-- WORK INSTRUCTIONS --
Print every line of the listing below, starting with the line that holds "Final max-slew violation" and going on through the line that holds "Chip footprint: 04-14", both included, and print nothing else.

-- EXCERPTED DATA --

--- --- ---

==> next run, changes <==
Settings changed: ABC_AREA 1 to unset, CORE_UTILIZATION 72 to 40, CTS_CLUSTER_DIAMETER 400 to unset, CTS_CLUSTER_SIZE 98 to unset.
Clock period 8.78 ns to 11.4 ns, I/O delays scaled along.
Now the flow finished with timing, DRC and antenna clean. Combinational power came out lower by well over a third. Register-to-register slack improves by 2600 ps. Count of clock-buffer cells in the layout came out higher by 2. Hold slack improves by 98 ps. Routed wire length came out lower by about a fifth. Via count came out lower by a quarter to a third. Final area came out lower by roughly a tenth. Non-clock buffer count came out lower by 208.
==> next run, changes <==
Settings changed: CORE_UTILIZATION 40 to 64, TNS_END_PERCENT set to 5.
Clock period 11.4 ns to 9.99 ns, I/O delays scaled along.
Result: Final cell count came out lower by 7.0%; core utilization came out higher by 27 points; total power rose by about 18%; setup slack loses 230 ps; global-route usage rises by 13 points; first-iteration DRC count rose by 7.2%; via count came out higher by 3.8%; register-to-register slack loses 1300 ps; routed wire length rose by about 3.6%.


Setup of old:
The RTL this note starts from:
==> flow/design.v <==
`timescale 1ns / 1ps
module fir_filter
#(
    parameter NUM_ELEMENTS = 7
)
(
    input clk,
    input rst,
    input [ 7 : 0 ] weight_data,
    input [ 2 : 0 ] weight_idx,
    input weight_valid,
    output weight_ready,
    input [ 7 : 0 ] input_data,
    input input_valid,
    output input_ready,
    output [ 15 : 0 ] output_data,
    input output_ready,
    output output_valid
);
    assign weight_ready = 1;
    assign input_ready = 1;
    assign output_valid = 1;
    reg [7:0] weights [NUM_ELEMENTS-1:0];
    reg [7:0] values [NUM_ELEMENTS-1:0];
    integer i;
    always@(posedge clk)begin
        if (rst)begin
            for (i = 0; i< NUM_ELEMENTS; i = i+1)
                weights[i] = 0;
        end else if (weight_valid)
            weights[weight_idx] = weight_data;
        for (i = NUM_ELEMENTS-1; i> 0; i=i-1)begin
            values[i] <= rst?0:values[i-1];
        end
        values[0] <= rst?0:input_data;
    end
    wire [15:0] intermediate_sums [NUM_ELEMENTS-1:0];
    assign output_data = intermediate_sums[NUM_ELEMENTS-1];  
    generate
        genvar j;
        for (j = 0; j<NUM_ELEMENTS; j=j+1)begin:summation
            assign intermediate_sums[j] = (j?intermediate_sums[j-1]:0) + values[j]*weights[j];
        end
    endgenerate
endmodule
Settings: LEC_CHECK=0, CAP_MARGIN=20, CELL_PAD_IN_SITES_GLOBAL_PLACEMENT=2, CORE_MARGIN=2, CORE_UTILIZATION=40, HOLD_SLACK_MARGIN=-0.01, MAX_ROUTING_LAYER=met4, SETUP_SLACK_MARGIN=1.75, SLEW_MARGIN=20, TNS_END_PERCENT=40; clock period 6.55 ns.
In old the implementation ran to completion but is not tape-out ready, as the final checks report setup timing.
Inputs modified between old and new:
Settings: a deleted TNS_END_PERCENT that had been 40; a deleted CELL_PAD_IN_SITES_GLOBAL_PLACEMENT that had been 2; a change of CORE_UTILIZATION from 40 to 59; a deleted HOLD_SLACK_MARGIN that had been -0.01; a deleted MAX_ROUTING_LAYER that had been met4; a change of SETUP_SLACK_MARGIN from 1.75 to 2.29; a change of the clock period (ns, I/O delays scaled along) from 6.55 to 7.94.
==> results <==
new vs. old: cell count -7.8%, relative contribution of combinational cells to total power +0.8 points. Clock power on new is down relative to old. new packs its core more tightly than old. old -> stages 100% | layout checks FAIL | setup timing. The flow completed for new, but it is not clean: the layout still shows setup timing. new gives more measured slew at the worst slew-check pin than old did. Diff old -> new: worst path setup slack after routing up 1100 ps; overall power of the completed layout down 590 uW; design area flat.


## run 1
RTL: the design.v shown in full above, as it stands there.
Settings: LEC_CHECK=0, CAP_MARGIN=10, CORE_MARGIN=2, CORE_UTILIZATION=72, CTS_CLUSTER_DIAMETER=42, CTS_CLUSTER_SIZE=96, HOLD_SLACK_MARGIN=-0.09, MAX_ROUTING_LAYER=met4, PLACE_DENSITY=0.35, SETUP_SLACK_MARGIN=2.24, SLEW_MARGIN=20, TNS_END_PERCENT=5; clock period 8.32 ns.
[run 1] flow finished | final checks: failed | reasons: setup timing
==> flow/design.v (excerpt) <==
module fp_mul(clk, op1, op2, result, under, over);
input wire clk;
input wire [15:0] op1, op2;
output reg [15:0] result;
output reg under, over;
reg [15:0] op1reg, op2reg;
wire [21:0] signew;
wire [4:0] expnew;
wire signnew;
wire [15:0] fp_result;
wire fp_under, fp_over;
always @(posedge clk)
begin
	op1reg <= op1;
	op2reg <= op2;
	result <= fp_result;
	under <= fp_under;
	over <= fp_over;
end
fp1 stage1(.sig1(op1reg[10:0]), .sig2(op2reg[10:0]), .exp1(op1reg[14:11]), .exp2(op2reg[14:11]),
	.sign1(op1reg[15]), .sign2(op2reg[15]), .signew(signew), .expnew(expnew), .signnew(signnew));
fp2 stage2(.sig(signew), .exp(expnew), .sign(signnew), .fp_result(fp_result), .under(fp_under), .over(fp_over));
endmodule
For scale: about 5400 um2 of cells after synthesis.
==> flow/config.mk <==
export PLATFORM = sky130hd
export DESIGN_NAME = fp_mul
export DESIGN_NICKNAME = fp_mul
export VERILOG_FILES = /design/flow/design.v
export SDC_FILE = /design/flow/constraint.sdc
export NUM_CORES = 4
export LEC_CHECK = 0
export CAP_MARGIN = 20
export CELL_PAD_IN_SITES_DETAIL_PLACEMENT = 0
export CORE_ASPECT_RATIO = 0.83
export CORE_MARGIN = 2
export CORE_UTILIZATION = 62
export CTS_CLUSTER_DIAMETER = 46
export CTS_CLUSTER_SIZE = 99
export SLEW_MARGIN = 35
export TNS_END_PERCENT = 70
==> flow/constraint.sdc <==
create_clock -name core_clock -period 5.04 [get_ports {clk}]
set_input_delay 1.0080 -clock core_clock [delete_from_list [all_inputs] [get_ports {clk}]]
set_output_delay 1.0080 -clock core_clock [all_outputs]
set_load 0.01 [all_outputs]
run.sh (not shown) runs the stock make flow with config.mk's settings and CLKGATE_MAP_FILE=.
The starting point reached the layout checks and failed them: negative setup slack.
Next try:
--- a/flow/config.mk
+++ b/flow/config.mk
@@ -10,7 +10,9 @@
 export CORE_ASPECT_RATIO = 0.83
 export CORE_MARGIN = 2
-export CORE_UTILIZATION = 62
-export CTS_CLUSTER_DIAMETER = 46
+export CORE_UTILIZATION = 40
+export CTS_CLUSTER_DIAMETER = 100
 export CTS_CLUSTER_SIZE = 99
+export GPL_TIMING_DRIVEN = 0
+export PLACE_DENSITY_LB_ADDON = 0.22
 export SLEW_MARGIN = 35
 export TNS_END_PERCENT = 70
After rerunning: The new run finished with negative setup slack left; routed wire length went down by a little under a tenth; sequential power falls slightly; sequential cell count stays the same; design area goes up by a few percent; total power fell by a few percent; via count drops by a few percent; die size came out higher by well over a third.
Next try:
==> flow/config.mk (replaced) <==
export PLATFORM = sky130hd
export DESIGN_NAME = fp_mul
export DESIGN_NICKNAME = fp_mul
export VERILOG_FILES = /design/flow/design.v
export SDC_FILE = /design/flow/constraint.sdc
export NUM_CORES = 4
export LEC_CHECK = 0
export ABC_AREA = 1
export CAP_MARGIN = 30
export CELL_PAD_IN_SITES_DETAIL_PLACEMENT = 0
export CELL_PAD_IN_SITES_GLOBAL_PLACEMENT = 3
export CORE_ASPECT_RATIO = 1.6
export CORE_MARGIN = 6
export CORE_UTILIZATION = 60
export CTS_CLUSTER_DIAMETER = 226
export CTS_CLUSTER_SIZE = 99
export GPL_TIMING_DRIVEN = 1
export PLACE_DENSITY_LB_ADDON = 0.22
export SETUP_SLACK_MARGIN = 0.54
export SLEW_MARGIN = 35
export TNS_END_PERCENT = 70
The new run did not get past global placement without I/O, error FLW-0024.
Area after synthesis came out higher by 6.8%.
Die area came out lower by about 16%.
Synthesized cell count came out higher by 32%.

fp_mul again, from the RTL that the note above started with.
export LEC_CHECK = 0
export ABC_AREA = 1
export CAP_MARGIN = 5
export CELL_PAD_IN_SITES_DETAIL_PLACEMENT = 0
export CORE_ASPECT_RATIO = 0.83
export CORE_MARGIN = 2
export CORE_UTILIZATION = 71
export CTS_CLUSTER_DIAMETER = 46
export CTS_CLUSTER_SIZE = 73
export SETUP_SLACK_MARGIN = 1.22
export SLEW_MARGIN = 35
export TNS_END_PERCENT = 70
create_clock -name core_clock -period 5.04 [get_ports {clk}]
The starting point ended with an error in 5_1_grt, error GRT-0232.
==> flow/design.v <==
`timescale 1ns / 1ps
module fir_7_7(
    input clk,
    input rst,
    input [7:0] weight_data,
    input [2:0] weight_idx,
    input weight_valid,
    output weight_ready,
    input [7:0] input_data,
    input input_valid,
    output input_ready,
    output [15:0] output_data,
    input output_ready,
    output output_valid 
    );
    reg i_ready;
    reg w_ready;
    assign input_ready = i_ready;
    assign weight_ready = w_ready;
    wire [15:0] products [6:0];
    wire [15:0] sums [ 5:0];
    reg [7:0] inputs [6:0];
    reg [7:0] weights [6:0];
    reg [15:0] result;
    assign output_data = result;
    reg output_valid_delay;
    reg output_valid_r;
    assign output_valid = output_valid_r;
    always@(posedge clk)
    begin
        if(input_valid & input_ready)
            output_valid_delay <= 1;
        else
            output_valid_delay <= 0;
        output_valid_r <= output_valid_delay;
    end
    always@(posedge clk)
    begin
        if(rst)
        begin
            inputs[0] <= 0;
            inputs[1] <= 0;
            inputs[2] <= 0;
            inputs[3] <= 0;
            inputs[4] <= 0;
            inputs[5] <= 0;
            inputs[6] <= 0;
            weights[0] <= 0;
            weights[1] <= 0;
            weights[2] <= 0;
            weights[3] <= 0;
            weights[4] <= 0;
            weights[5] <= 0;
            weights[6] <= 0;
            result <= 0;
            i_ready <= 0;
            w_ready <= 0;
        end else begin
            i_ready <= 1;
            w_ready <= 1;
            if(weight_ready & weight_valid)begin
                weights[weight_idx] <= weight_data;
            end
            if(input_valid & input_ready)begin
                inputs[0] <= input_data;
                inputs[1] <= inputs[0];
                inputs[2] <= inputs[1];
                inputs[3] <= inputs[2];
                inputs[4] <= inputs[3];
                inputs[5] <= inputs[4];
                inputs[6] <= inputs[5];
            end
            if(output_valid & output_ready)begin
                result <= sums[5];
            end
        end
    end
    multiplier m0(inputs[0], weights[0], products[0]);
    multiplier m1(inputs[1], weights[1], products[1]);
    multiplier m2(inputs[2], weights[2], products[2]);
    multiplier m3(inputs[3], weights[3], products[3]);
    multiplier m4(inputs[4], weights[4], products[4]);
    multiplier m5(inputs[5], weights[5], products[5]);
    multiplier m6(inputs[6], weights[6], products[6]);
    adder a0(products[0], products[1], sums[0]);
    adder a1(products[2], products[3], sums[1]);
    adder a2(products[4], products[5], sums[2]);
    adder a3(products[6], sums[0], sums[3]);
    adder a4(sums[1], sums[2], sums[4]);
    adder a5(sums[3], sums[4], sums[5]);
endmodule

--- --- ---

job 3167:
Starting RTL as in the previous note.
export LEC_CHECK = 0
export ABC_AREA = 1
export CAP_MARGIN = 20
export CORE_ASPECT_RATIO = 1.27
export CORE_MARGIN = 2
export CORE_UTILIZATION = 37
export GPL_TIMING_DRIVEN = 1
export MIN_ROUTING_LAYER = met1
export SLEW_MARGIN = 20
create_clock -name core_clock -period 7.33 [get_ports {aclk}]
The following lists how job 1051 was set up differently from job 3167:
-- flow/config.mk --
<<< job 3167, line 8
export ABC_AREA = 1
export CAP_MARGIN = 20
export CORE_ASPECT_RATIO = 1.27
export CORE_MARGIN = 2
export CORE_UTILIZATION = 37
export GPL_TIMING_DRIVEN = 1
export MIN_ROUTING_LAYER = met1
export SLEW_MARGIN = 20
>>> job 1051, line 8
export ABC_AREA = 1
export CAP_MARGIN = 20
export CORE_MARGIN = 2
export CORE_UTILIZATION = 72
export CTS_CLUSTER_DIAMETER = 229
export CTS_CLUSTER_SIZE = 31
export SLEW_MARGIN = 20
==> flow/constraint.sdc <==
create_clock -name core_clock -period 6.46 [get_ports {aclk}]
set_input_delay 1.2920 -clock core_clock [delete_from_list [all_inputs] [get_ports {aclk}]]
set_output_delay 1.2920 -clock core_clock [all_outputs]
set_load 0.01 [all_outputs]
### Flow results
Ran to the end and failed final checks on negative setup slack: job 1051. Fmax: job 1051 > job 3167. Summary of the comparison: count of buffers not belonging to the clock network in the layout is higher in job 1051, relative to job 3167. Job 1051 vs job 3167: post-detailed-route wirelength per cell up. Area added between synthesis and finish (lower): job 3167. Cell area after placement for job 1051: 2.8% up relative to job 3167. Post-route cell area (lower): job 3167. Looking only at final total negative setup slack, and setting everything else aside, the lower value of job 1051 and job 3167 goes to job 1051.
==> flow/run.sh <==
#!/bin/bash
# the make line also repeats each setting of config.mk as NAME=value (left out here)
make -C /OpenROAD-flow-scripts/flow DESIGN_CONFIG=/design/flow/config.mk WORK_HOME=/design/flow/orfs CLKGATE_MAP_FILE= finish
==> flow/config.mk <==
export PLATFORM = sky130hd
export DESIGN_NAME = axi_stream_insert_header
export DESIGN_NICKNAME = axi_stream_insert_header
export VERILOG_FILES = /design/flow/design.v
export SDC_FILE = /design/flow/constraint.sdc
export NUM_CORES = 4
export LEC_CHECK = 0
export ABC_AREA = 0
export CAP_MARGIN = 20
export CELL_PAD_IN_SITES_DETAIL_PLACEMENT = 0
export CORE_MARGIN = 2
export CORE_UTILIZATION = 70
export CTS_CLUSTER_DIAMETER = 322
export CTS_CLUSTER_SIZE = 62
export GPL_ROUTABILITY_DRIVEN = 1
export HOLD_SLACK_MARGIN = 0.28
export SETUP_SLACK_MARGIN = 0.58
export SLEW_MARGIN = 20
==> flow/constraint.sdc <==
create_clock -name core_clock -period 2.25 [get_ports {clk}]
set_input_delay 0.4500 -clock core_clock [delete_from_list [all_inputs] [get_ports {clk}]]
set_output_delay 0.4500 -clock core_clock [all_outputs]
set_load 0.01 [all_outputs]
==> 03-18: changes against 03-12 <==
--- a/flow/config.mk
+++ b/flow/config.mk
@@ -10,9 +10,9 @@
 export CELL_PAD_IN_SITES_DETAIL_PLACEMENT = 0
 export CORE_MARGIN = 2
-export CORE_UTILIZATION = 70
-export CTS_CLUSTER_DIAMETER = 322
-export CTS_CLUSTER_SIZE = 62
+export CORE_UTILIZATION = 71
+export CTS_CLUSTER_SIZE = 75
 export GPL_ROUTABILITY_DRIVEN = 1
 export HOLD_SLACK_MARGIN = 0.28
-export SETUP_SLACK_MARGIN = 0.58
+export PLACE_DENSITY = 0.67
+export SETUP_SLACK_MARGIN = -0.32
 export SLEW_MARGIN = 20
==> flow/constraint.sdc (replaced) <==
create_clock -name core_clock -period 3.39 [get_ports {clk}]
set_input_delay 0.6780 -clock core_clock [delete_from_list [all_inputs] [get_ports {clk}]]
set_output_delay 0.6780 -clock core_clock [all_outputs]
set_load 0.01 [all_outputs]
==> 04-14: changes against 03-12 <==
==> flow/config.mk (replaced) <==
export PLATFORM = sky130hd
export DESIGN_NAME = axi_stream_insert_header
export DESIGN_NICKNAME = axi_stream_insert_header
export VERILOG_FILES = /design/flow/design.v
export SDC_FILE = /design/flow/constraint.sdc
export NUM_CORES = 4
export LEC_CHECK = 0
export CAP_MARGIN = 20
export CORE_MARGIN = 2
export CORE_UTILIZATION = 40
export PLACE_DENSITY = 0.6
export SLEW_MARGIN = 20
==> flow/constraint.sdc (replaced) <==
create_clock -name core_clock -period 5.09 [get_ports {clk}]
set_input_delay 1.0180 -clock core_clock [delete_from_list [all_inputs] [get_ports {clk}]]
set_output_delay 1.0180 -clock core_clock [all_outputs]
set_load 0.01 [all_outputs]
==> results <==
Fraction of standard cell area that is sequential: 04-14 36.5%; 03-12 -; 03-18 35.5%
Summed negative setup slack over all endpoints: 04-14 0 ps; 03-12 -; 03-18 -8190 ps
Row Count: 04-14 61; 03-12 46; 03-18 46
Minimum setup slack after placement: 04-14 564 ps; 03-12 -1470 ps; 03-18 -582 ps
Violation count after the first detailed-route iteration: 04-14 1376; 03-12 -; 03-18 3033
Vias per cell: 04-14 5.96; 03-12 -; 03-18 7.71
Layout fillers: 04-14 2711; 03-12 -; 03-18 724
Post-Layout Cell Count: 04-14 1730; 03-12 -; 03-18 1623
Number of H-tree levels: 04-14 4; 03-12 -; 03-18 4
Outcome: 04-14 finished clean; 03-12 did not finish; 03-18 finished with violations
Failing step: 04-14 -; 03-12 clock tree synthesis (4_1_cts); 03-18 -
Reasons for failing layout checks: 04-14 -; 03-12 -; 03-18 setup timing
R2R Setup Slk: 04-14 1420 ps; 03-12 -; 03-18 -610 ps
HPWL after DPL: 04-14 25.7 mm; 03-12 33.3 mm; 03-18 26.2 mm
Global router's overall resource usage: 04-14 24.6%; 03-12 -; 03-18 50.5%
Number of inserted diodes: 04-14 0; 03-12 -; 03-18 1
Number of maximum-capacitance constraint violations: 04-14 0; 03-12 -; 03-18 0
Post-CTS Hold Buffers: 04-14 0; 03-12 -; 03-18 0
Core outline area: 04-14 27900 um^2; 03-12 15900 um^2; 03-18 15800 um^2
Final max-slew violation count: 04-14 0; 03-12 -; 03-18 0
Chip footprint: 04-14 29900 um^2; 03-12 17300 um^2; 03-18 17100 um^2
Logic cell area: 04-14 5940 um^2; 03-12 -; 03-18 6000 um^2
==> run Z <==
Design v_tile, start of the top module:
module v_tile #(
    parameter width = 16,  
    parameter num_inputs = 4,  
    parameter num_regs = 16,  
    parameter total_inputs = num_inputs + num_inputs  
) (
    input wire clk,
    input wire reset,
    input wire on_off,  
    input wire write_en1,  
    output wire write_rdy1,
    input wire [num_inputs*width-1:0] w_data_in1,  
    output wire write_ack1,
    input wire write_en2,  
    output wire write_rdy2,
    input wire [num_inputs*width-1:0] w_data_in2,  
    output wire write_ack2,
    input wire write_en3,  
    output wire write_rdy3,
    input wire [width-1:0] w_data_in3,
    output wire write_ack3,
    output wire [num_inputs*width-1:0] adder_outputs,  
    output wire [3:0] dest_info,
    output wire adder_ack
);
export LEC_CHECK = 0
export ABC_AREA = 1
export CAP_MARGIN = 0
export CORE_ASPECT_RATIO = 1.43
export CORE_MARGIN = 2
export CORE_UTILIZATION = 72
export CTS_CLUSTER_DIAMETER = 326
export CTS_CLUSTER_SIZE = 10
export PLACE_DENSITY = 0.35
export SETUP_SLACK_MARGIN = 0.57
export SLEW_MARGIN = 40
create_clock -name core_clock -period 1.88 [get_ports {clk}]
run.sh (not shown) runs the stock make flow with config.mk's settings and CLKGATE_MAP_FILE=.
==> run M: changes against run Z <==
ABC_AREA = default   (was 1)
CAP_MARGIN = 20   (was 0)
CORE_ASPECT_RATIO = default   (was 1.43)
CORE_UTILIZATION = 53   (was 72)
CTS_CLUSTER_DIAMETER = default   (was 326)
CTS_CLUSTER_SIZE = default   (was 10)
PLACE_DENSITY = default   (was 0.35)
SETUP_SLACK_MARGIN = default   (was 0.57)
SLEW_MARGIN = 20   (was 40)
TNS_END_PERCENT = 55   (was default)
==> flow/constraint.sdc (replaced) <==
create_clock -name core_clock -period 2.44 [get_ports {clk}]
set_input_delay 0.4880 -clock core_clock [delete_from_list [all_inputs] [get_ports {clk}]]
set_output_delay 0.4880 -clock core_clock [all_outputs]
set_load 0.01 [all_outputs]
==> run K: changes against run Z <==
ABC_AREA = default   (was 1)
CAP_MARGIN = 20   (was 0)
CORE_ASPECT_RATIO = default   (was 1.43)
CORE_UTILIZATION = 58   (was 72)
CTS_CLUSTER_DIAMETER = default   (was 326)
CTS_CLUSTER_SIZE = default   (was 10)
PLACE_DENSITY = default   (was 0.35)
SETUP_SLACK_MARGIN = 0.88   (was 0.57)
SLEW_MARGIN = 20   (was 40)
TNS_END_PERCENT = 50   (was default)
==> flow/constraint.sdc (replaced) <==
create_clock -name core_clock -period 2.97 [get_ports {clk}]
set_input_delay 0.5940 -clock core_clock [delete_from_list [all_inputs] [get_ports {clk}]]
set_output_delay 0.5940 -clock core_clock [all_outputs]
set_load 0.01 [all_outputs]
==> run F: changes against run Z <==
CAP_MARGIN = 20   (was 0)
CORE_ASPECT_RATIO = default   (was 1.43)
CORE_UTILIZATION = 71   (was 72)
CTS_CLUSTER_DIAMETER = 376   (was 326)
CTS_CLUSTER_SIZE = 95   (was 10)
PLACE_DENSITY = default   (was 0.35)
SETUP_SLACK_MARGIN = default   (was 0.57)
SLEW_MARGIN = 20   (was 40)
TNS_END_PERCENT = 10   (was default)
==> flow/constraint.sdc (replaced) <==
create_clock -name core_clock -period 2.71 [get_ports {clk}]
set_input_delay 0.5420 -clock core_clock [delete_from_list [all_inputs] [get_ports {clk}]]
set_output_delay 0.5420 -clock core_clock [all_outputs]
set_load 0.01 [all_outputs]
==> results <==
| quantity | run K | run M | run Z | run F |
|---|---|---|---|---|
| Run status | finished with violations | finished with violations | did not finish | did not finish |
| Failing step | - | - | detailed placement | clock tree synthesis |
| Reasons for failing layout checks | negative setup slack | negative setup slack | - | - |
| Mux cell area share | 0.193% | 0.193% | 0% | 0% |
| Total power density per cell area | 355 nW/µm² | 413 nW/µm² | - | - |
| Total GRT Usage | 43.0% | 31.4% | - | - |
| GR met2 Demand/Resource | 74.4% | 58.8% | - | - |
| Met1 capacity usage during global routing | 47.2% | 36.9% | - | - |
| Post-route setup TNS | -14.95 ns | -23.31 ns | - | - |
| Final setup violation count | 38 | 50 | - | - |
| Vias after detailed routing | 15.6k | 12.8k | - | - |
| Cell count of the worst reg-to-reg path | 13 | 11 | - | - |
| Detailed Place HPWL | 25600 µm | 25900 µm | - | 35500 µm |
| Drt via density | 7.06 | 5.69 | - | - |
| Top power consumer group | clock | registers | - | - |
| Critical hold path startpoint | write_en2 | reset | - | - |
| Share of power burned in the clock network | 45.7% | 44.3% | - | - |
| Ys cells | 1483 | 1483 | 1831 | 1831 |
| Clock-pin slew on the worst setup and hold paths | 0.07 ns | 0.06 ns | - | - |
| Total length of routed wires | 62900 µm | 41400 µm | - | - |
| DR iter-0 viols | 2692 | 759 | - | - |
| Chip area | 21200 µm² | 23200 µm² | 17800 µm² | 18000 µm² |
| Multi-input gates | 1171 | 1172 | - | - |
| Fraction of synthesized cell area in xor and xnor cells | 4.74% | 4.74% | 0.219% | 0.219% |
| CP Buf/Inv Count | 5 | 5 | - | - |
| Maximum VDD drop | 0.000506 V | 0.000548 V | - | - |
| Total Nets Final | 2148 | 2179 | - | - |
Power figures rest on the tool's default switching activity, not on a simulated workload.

--- --- ---

-- EXERCISE ANSWER --
Final max-slew violation count: 04-14 0; 03-12 -; 03-18 0
Chip footprint: 04-14 29900 um^2; 03-12 17300 um^2; 03-18 17100 um^2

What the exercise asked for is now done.